#### Aim of the exercise:
Show each line of the entries below in which the word "primary" appears.
(Records provided)
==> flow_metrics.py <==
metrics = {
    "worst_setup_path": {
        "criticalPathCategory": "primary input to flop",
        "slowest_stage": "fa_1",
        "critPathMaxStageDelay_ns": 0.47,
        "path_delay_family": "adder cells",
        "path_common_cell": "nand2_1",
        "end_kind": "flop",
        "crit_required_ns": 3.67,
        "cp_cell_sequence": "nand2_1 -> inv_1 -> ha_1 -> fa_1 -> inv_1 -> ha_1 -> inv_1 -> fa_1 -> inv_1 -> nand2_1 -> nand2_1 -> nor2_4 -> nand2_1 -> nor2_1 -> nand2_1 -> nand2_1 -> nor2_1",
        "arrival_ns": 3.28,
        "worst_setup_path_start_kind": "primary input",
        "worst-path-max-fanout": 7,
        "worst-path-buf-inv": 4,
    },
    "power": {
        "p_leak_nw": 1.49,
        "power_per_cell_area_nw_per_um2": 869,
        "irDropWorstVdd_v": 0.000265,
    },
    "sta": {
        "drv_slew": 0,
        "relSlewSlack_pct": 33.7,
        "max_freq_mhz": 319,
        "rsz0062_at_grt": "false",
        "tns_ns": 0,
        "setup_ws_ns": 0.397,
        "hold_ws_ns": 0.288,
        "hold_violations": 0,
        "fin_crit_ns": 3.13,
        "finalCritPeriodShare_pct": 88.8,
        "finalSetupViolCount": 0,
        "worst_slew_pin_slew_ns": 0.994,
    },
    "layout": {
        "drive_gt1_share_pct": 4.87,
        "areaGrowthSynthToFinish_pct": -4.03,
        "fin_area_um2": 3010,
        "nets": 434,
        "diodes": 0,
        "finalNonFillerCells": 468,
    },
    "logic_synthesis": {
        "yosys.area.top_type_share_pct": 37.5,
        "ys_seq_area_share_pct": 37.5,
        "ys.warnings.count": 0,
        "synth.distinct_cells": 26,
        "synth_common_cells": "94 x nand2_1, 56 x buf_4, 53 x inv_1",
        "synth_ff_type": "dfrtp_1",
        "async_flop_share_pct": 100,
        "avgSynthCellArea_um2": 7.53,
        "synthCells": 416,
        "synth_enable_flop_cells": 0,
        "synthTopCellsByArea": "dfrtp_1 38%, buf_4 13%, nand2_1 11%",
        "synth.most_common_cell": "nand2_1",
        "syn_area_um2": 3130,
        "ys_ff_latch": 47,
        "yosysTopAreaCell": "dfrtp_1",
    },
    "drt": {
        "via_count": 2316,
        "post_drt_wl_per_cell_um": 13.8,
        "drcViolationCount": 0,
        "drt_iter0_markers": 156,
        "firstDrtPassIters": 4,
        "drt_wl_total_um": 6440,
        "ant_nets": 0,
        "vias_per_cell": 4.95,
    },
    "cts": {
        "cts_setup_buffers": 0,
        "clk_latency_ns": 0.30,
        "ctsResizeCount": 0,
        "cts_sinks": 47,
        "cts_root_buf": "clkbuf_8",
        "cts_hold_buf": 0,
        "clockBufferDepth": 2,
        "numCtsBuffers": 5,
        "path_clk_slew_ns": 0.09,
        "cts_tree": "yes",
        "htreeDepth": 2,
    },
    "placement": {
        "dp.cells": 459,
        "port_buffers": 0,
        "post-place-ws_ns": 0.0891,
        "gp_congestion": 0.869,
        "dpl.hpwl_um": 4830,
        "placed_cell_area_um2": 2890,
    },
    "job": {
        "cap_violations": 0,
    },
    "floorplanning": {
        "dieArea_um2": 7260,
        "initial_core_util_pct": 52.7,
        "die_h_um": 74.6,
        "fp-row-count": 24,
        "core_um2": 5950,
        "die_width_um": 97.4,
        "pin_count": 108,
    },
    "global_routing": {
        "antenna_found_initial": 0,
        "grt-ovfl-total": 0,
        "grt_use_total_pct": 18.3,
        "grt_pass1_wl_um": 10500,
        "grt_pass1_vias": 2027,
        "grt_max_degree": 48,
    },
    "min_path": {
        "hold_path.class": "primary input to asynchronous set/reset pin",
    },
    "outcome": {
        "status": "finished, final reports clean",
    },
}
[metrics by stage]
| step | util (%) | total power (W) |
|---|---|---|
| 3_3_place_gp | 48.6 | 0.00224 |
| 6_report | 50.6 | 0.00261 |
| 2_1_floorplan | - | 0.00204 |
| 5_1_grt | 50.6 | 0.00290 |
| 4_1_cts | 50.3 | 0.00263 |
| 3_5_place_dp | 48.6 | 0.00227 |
$ cat src/rtl/fp_pkg.sv
// Shared constants and helpers for the floating-point add/subtract pipeline.
//   - Flag bit positions within the 5-bit exception flag vector.
//   - Rounding-mode encodings carried with each operation.
//   - Operand classification enum and a helper that derives it from field tests.
package fp_pkg;

    localparam int FLG_NX = 0;
    localparam int FLG_UF = 1;
    localparam int FLG_OF = 2;
    localparam int FLG_DZ = 3;
    localparam int FLG_NV = 4;

    localparam logic RM_TRUNC = 1'b0;
    localparam logic RM_RNE   = 1'b1;

    typedef enum logic [2:0] {ZERO, SUB, NORM, INF, NAN} fp_class_e;

    function automatic fp_class_e fp_classify(input logic exp_zero,
                                              input logic exp_ones,
                                              input logic frac_zero);
        if (exp_zero) return frac_zero ? ZERO : SUB;
        if (exp_ones) return frac_zero ? INF : NAN;
        return NORM;
    endfunction

endpackage

$ cat src/rtl/fp_lzc.sv
// Combinational leading-zero counter.
//   in_vec : vector to scan (MSB first)
//   cnt    : number of leading zeros; WIDTH when in_vec is all zero
module fp_lzc
    import fp_pkg::*;
#(
    parameter  int WIDTH = 27,
    localparam int CNT_W = $clog2(WIDTH + 1)
) (
    input  logic [WIDTH-1:0] in_vec,
    output logic [CNT_W-1:0] cnt
);

    // Scan upward so the highest set bit is the last assignment and wins.
    always_comb begin
        cnt = CNT_W'(WIDTH);
        for (int i = 0; i < WIDTH; i++) begin
            if (in_vec[i]) cnt = CNT_W'(WIDTH - 1 - i);
        end
    end

endmodule

$ cat src/rtl/fp_addsub_pipe.sv
// Three-stage pipelined IEEE-754 adder/subtractor with valid/ready flow control.
//   clk, rst               : clock, synchronous active-high reset
//   in_valid/in_ready      : operand handshake (op_a, op_b, op_sub, round_mode)
//   out_valid/out_ready    : result handshake (result, flags)
//   flags_sticky           : OR of flags of every handed-off result
//   clear_flags            : clears flags_sticky (wins over a same-cycle handoff)
// The whole pipe advances as one unit whenever the output register is free.
module fp_addsub_pipe
    import fp_pkg::*;
#(
    parameter  int EXP_W = 8,
    parameter  int MAN_W = 23,
    localparam int W     = 1 + EXP_W + MAN_W
) (
    input  logic         clk,
    input  logic         rst,
    input  logic         in_valid,
    output logic         in_ready,
    input  logic [W-1:0] op_a,
    input  logic [W-1:0] op_b,
    input  logic         op_sub,
    input  logic         round_mode,
    output logic         out_valid,
    input  logic         out_ready,
    output logic [W-1:0] result,
    output logic [4:0]   flags,
    output logic [4:0]   flags_sticky,
    input  logic         clear_flags
);

    localparam int M  = MAN_W + 4;            // hidden, fraction, guard, round, sticky
    localparam int XW = EXP_W + 1;            // exponent with overflow headroom
    localparam int CW = $clog2(M + 1);
    localparam logic [EXP_W-1:0] EXP_ONES = {EXP_W{1'b1}};
    localparam logic [1:0] SP_NONE = 2'd0, SP_NAN = 2'd1, SP_INF = 2'd2;

    function automatic logic round_inc(input logic rm, input logic g, input logic r,
                                       input logic s, input logic lsb);
        return (rm == RM_RNE) && g && (r || s || lsb);
    endfunction

    logic advance;
    assign advance  = !out_valid || out_ready;
    assign in_ready = advance;

    fp_class_e        cls_a, cls_b;
    logic             sb_eff, a_ge_b;
    logic [W-2:0]     mag_l, mag_s;
    logic [EXP_W-1:0] e_l, e_s, x_l, x_s, diff;
    logic [MAN_W:0]   sig_l, sig_s;
    logic [2*M-1:0]   wide;
    logic             vld_p1_q, sign_p1_d, sign_p1_q, sub_p1_d, sub_p1_q, rm_p1_d, rm_p1_q;
    logic [1:0]       sp_p1_d, sp_p1_q;
    logic [EXP_W-1:0] exp_p1_d, exp_p1_q;
    logic [M-1:0]     ml_p1_d, ml_p1_q, ms_p1_d, ms_p1_q;

    // Stage 1: classify, order by magnitude, align the smaller significand
    always_comb begin
        sb_eff = op_b[W-1] ^ op_sub;
        cls_a  = fp_classify(op_a[W-2:MAN_W] == '0, op_a[W-2:MAN_W] == EXP_ONES,
                             op_a[MAN_W-1:0] == '0);
        cls_b  = fp_classify(op_b[W-2:MAN_W] == '0, op_b[W-2:MAN_W] == EXP_ONES,
                             op_b[MAN_W-1:0] == '0);
        // Exponent-then-fraction ordering of the packed magnitude is a true magnitude compare.
        a_ge_b = op_a[W-2:0] >= op_b[W-2:0];
        mag_l  = a_ge_b ? op_a[W-2:0] : op_b[W-2:0];
        mag_s  = a_ge_b ? op_b[W-2:0] : op_a[W-2:0];
        e_l    = mag_l[W-2:MAN_W];
        e_s    = mag_s[W-2:MAN_W];
        sig_l  = {e_l != '0, mag_l[MAN_W-1:0]};
        sig_s  = {e_s != '0, mag_s[MAN_W-1:0]};
        x_l    = (e_l == '0) ? EXP_W'(1) : e_l;
        x_s    = (e_s == '0) ? EXP_W'(1) : e_s;
        diff   = x_l - x_s;
        wide   = {sig_s, 3'b000, {M{1'b0}}} >> diff;
        if (32'(diff) > M - 1) begin
            ms_p1_d = {{(M-1){1'b0}}, |sig_s};
        end else begin
            ms_p1_d = {wide[2*M-1:M+1], wide[M] | (|wide[M-1:0])};
        end
        sp_p1_d = SP_NONE;
        if (cls_a == NAN || cls_b == NAN) begin
            sp_p1_d = SP_NAN;
        end else if (cls_a == INF && cls_b == INF && op_a[W-1] != sb_eff) begin
            sp_p1_d = SP_NAN;
        end else if (cls_a == INF || cls_b == INF) begin
            sp_p1_d = SP_INF;
        end
        sign_p1_d = a_ge_b ? op_a[W-1] : sb_eff;
        sub_p1_d  = op_a[W-1] ^ sb_eff;
        exp_p1_d  = x_l;
        ml_p1_d   = {sig_l, 3'b000};
        rm_p1_d   = round_mode;
    end

    logic [M:0]       sum;
    logic [CW-1:0]    lz;
    logic [XW-1:0]    exp_x, lim, shamt;
    logic             vld_p2_q, sign_p2_d, sign_p2_q, zero_p2_d, zero_p2_q, rm_p2_q;
    logic [1:0]       sp_p2_q;
    logic [XW-1:0]    exp_p2_d, exp_p2_q;
    logic [M-1:0]     man_p2_d, man_p2_q;

    // Stage 2: magnitude add/subtract and normalise
    always_comb begin
        sum = sub_p1_q ? ({1'b0, ml_p1_q} - {1'b0, ms_p1_q})
                       : ({1'b0, ml_p1_q} + {1'b0, ms_p1_q});
    end

    fp_lzc #(.WIDTH(M)) u_lzc (
        .in_vec (sum[M-1:0]),
        .cnt    (lz)
    );

    always_comb begin
        exp_x     = {1'b0, exp_p1_q};
        // Never shift the exponent below 1; what remains is a subnormal-range result.
        lim       = exp_x - XW'(1);
        shamt     = (XW'(lz) > lim) ? lim : XW'(lz);
        zero_p2_d = (sum == '0);
        if (sum[M]) begin
            man_p2_d = {sum[M:2], sum[1] | sum[0]};
            exp_p2_d = exp_x + XW'(1);
        end else begin
            man_p2_d = sum[M-1:0] << shamt;
            exp_p2_d = exp_x - shamt;
        end
        // An exact cancellation is +0; like-signed zeros keep their sign.
        sign_p2_d = (zero_p2_d && sub_p1_q) ? 1'b0 : sign_p1_q;
    end

    logic             rnd_inc, nx;
    logic [MAN_W+1:0] rnd;
    logic [MAN_W:0]   sig_r;
    logic [XW-1:0]    exp_r;
    logic [W-1:0]     result_d, result_q;
    logic [4:0]       flags_d, flags_q, flags_sticky_d, flags_sticky_q;
    logic             out_valid_q;

    // Stage 3: round, detect overflow/underflow, pack
    always_comb begin
        nx      = |man_p2_q[2:0];
        rnd_inc = round_inc(rm_p2_q, man_p2_q[2], man_p2_q[1], man_p2_q[0], man_p2_q[3]);
        rnd     = {1'b0, man_p2_q[M-1:3]} + (MAN_W+2)'(rnd_inc);
        if (rnd[MAN_W+1]) begin
            sig_r = rnd[MAN_W+1:1];
            exp_r = exp_p2_q + XW'(1);
        end else begin
            sig_r = rnd[MAN_W:0];
            exp_r = exp_p2_q;
        end
        flags_d = '0;
        if (sp_p2_q == SP_NAN) begin
            result_d        = {1'b0, EXP_ONES, 1'b1, {(MAN_W-1){1'b0}}};
            flags_d[FLG_NV] = 1'b1;
        end else if (sp_p2_q == SP_INF) begin
            result_d = {sign_p2_q, EXP_ONES, {MAN_W{1'b0}}};
        end else if (zero_p2_q) begin
            result_d = {sign_p2_q, {(W-1){1'b0}}};
        end else if (exp_r >= {1'b0, EXP_ONES}) begin
            result_d        = {sign_p2_q, EXP_ONES, {MAN_W{1'b0}}};
            flags_d[FLG_OF] = 1'b1;
            flags_d[FLG_NX] = 1'b1;
        end else if (!sig_r[MAN_W]) begin
            result_d        = {sign_p2_q, {(W-1){1'b0}}};
            flags_d[FLG_UF] = 1'b1;
            flags_d[FLG_NX] = 1'b1;
        end else begin
            result_d        = {sign_p2_q, exp_r[EXP_W-1:0], sig_r[MAN_W-1:0]};
            flags_d[FLG_NX] = nx;
        end
        flags_sticky_d = clear_flags ? 5'b0
                       : flags_sticky_q | ((out_valid_q && out_ready) ? flags_q : 5'b0);
    end

    always_ff @(posedge clk) begin
        if (rst) begin
            vld_p1_q    <= 1'b0;
            vld_p2_q    <= 1'b0;
            out_valid_q <= 1'b0;
            result_q    <= '0;
            flags_q     <= '0;
        end else if (advance) begin
            vld_p1_q    <= in_valid;
            vld_p2_q    <= vld_p1_q;
            out_valid_q <= vld_p2_q;
            result_q    <= result_d;
            flags_q     <= flags_d;
        end
    end

    always_ff @(posedge clk) begin
        if (advance) begin
            sp_p1_q   <= sp_p1_d;
            sign_p1_q <= sign_p1_d;
            sub_p1_q  <= sub_p1_d;
            rm_p1_q   <= rm_p1_d;
            exp_p1_q  <= exp_p1_d;
            ml_p1_q   <= ml_p1_d;
            ms_p1_q   <= ms_p1_d;
            sp_p2_q   <= sp_p1_q;
            sign_p2_q <= sign_p2_d;
            zero_p2_q <= zero_p2_d;
            rm_p2_q   <= rm_p1_q;
            exp_p2_q  <= exp_p2_d;
            man_p2_q  <= man_p2_d;
        end
    end

    always_ff @(posedge clk) begin
        if (rst) flags_sticky_q <= '0;
        else     flags_sticky_q <= flags_sticky_d;
    end

    assign out_valid    = out_valid_q;
    assign result       = result_q;
    assign flags        = flags_q;
    assign flags_sticky = flags_sticky_q;

endmodule

$ cat config.mk
export PLATFORM = sky130hd
export DESIGN_NAME = fp_addsub_pipe
export DESIGN_NICKNAME = d
export VERILOG_FILES = /design/src/rtl/fp_pkg.sv /design/src/rtl/fp_lzc.sv /design/src/rtl/fp_addsub_pipe.sv
export SDC_FILE = /design/constraint.sdc
export NUM_CORES = 1
export LEC_CHECK = 0
export BUFFER_PORTS_ARGS = -buffer_cell sky130_fd_sc_hd__buf_2
export CAP_MARGIN = 20
export CORE_MARGIN = 4
export CORE_UTILIZATION = 45
export DETAILED_ROUTE_END_ITERATION = 10
export GPL_TIMING_DRIVEN = 0
export PLACE_DENSITY = 0.71
export SLEW_MARGIN = 0
export SYNTH_ARGS = -nofsm -noshare
export SYNTH_HDL_FRONTEND = slang
export SYNTH_HIERARCHICAL = 1
export SYNTH_SLANG_ARGS = --single-unit
$ cat constraint.sdc
create_clock -name clk -period 14.72 [get_ports clk]
set_clock_uncertainty 0.1 [all_clocks]
set_input_delay 2.208 -clock clk [delete_from_list [all_inputs] [get_ports clk]]
set_output_delay 2.208 -clock clk [all_outputs]
set_load 0.005 [all_outputs]
Yosys cells after proc, flatten, opt, wreduce, memory -nomap -nowiden. Cells that the tools add are included.

Flip-flop bits (word level): 149. Input bits: 71. Output and inout bits: 44. Word-level logic and storage cells: 148.

$add $sub $neg: 8. Order comparisons: 4. Equal/unequal tests: 9. Shift operators: 2. Muxes and demuxes: 73. Bitwise logic cells: 5. Reduce and logical (&&, ||, !) cells: 26.

Operator list (number): $mux 31 (6); $mux 5 (17); $shr 54x8->54 (1); $logic_not 23->1 (2); $mux 3 (13); $logic_not 8->1 (4); $mux 32 (1); $mux 4 (8); $ge 31x31->1 (1); $add 27x27->28 (1); $logic_not 28->1 (1); $mux 28 (1); $sub 27x27->28 (1); $mux 9 (3); $reduce_or 27->1 (1); $shl 27x9->27 (1); $mux 26 (1); $add 24x1->25 (1); $mux 24 (1); $reduce_or 24->1 (1); $mux 1 (17); $eq 8x8->1 const B (2); $mux 8 (2); $reduce_bool 8->1 (2); other kinds (22) (38).

Logic depth before layout (Yosys ltp). Gate-level depths: netlist (run 1).

Depth in word-level cells: 33. Mapped depth: 39. Depth with buffers taken out: 36.

By module. Netlist (run 1), hierarchy kept.

By module, submodules not included: fp_addsub_pipe (times used 1, cells an instance 1900, area each 15009.4 um2, seq. area each 4013.8 um2); fp_lzc (times used 1, cells an instance 51, area each 277.8 um2, seq. area each 0.0 um2).

Worst setup path before layout (run 1). OpenSTA, ideal clock, no wires.

Kind: input to register. Start: input port op_b[10]. End: register ms_p1_q[0], data pin. Setup time: 0.270 ns. Arrival: 7.948 ns. Data required time: 14.350 ns. Path slack: 6.402 ns. Stages: 28. Path buffers: 5. Path through: inv_1 -> ha_1 -> a211oi_1 -> o21ai_0 -> a221o_1 -> o21ai_1 -> nand2_1 -> clkbuf_1 -> clkbuf_1 -> nand2_1 -> o21ai_0 -> nor4_1 -> and2_1 -> nor2_1 -> ha_1 -> buf_1 -> clkbuf_1 -> buf_1 -> mux2i_1 -> nor2_1 -> a21oi_1 -> mux2i_1 -> mux2i_1 -> o311ai_0 -> a2111oi_0 -> nand4_1 -> o41ai_1 -> a22oi_1.

Cells in the longest elaborated chain, start to end: 9. Elaborated cells on any way between the ends: 15. Those cells by class: 1 x add/sub; 2 x order compare; 1 x shift; 5 x mux; 1 x bitwise; 5 x reduce/logical.

Ends and longest elaborated chain: start: declaration (RTL line fp_addsub_pipe.sv:20) `input logic [W-1:0] op_b,`; $ge 31x31->1 (*) (RTL line fp_addsub_pipe.sv:65) `a_ge_b = op_a[W-2:0] >= op_b[W-2:0];`; $mux 31 (*) (RTL line fp_addsub_pipe.sv:66) `mag_l = a_ge_b ? op_a[W-2:0] : op_b[W-2:0];`; $logic_not 8->1 (RTL line fp_addsub_pipe.sv:72) `x_l = (e_l == '0) ? EXP_W'(1) : e_l;`; $mux 8 (*) (RTL line fp_addsub_pipe.sv:72); net exp_p1_d[1] (RTL line fp_addsub_pipe.sv:54) `logic [EXP_W-1:0] exp_p1_d, exp_p1_q;`; $sub 8x8->8 (*) (RTL line fp_addsub_pipe.sv:74) `diff = x_l - x_s;`; $shr 54x8->54 (RTL line fp_addsub_pipe.sv:75) `wide = {sig_s, 3'b000, {M{1'b0}}} >> diff;`; $reduce_or 27->1 (RTL line fp_addsub_pipe.sv:79) `ms_p1_d = {wide[2*M-1:M+1], wide[M] | (|wide[M-1:0])};`; $or 1x1->1 (RTL line fp_addsub_pipe.sv:79); $mux 1 (*) (RTL line fp_addsub_pipe.sv:76) `if (32'(diff) > M - 1) begin`; net ms_p1_d[0] (RTL line fp_addsub_pipe.sv:55) `logic [M-1:0] ml_p1_d, ml_p1_q, ms_p1_d, ms_p1_q;`; end signal: assignment (RTL line fp_addsub_pipe.sv:200) `ms_p1_q <= ms_p1_d;`; end: declaration (RTL line fp_addsub_pipe.sv:55).

Mark *: on every way through the listed nets, which the timed path passes. The rest lies on a longest branch. A chain may end at the register's enable or synchronous reset.

Worst setup path after layout (run 1).
Start: input port op_b[14]. End: register ms_p1_q[0], data pin.

The elaborated chain is that of the path after synthesis.

==> run summary, run 1 <==
For this run, the slowest stage of the critical path takes 0.77 ns. The share of power burned in the clock network came out at 15.4%. The peak clock frequency supported by timing is 0.0898 GHz. The switching power of the nets is 1.56 mW. The number of DRC markers in iteration 0 came out at 1733. Net switching is 51.1% of the power.

The clock insertion delay at the later pin of the skew report is 0.45 ns. The count of hold buffers inserted by post-cts repair came out at 0. The largest net degree at the start of global routing is 66. The count of flip-flops with a built-in enable after synthesis is 105.

The via count of the first global-routing pass is 15924. The final design utilization came out at 50.9%. The first global-routing pass estimated 92900 um of wire. The overall track demand over capacity in global routing came out at 32.9%. The post-cts repair resize count came out at 0. The fraction of registers with async set or reset after synthesis came out at 0%. Subtracting the final worst setup slack from the clock period gives 11.13 ns. Max-cap violations in this run came to 0.

The mean post-synth cell area came out at 7.84 um2. IR analysis of the VDD net gives a maximum drop of 0.101 mV. Summed over all layers, the routed wires come to 61700 um.

After synthesis the netlist holds a flip-flop and latch count of 148. The core region is 0.0335 mm2. The H-tree depth reported by CTS came out at 4. The flow ran to the end, and the final reports show no timing, DRC or antenna violations. The endpoint arrival time on the critical path came out at 11.22 ns. The required arrival time at the worst endpoint is 14.81 ns. The clock tree from TritonCTS is yes. The clock-pin slew reported for the worst setup and hold paths after clock tree synthesis is 0.07 ns. The finished layout cell area came out at 0.0171 mm2.

The total global routing overflow is 0. The vertical extent of the die came out at 192 um. In the routed layout, each cell is associated on average with a via count of 6.48. Combinational logic is responsible for 62.3% of the overall power.

The count of buffers from port buffering is 111. Sequential cells were found to cover 26.3% of the synthesized design area. The library cell contributing the largest single delay on the critical path is sky130_fd_sc_hd__nor3_1.

The final count of negative-setup-slack endpoints is 0. The element type at the critical path end is a register. In this run, CTS created clock tree buffers numbering 17. The final number of hold-violating endpoints came to 0.

The root cell of the clock tree is sky130_fd_sc_hd__clkbuf_16. The net total in the final layout came out at 2265. The post-detailed-route count of antenna-violating nets came out at 0.

During synthesis, Yosys emitted a total of 6 warnings. The tree built by TritonCTS fans out to 148 sinks. The maximum root-to-sink buffer count came out at 2. Routability-driven placement finished with a final weighted congestion of 0.982. Among all flip-flop cells after synthesis, the most frequent one is sky130_fd_sc_hd__edfxtp_1. The critical path is of the input port to register type. The number of buffers inserted to repair setup after CTS is 0.

The die area is 0.0370 mm2. At the pin with the least slew margin, the transition time is 1.19 ns. The critical path contains buffers and inverters numbering 8 combined.

The estimated wirelength of the detail-placed design is 49700 um. In the synthesized netlist, the number of instances is 1951. The starting density of the core came out at 45.6%. Of the cells placed in the final design, the portion with a size suffix greater than 1 is 10.8%. Of all nets on the critical path, the largest fanout is 10. The worst setup path is launched from an input port. Setup repair after global routing left no endpoint under its margin.

The final critical-path share of the clock period is 75.6%. The number of ports placed on the die boundary came out at 115. Leaving out fill and tap cells, the most frequent cell in the layout is sky130_fd_sc_hd__nor2_1. Summed over all cells, the static leakage comes to 6.79 nW. The placed instances occupy a cell area of 0.0164 mm2. The internal portion of total power came out at 1.49 mW.

Leaving out fill and tap cells, the most frequent cells in the layout are sky130_fd_sc_hd__nor2_1, sky130_fd_sc_hd__nand2_1, sky130_fd_sc_hd__a21oi_1. Power spread over the standard cell area amounts to 179 mW/mm2. The count of vias placed by the detailed router came out at 16505. The initialized floorplan defines 67 standard-cell rows. The number of diodes added for antenna fixing came out at 0. The setup TNS came out at 0 ns. In this run the tightest slew margin relative to its limit is 20.3%.

The post-synthesis instance area came out at 0.0153 mm2. The tightest min-delay check is of the register to register type. The horizontal extent of the die came out at 192 um. The number of slew-limit violations in the final report was 0. Broken down by cell family, the worst path's largest delay share belongs to buffers and inverters.

The average detailed-routed wire length per instance is 24.2 um. The iteration count of the initial detailed-routing pass is 6. The post-synthesis to final-layout area growth came out at 11.8%.

The initial antenna violation count is 0. The power share of the sequential group came out at 22.3%. The number of distinct library cells after synthesis is 97. The post-detailed-route DRC marker count is 0.
-- logic make-up after synthesis --
logic type	synth area share, %
AND/OR/NAND/NOR	21.7
AO/OA/AOI/OAI	27.1
XOR/XNOR	3.72
adder cells (fa/ha/maj)	8.99
multiplexers	6.32
other	0.0245
flip-flops	26.3
buffers and inverters	5.89
-- per-layer routing --
layer  up-vias  global-route usage (%)  part of all wire, %
met1      7807                    40.0                   39
met5         -                       0                    0
met2       896                    55.1                   47
li1       7597                       -                    -
met3       205                    4.90                  7.5
met4         0                    19.5                  7.0
-- sequential cells by signal (all words and copies together) (netlist names) --
| name | cells |
|---|---|
| zero_p2_q | 1 |
| sp_p1_q | 2 |
| out_valid | 1 |
| sub_p1_q | 1 |
| rm_p2_q | 1 |
| result | 32 |
| sign_p1_q | 1 |
| man_p2_q | 27 |
| flags_sticky | 4 |
| sp_p2_q | 2 |
| ms_p1_q | 27 |
| sign_p2_q | 1 |
| exp_p1_q | 8 |
| rm_p1_q | 1 |
| ml_p1_q | 24 |
| flags | 4 |
| vld_p2_q | 1 |
| exp_p2_q | 9 |
| vld_p1_q | 1 |
-- power by group through the flow --
stage | clock network, mW | registers [mW] | logic [mW]
final | 0.471 | 0.681 | 1.90
after detailed placement | 0 | 0.688 | 1.83
after floorplan | 0 | 0.663 | 1.24
after global routing | 0.493 | 0.694 | 2.03
after CTS | 0.476 | 0.680 | 1.84
after global placement | 0 | 0.684 | 1.84
-- final timing paths --
path,from,to,slack [ns],depth (start not counted)
worst max register to register,ms_p1_q[0],exp_p2_q[8],4.83,34
worst min register to register,sp_p1_q[1],sp_p2_q[1],0.32,0
worst max-delay path,op_b[14],ms_p1_q[0],3.59,29
worst min-delay path,sp_p1_q[1],sp_p2_q[1],0.32,0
(End Records provided)
#### Task result:
        "criticalPathCategory": "primary input to flop",
        "worst_setup_path_start_kind": "primary input",
        "hold_path.class": "primary input to asynchronous set/reset pin",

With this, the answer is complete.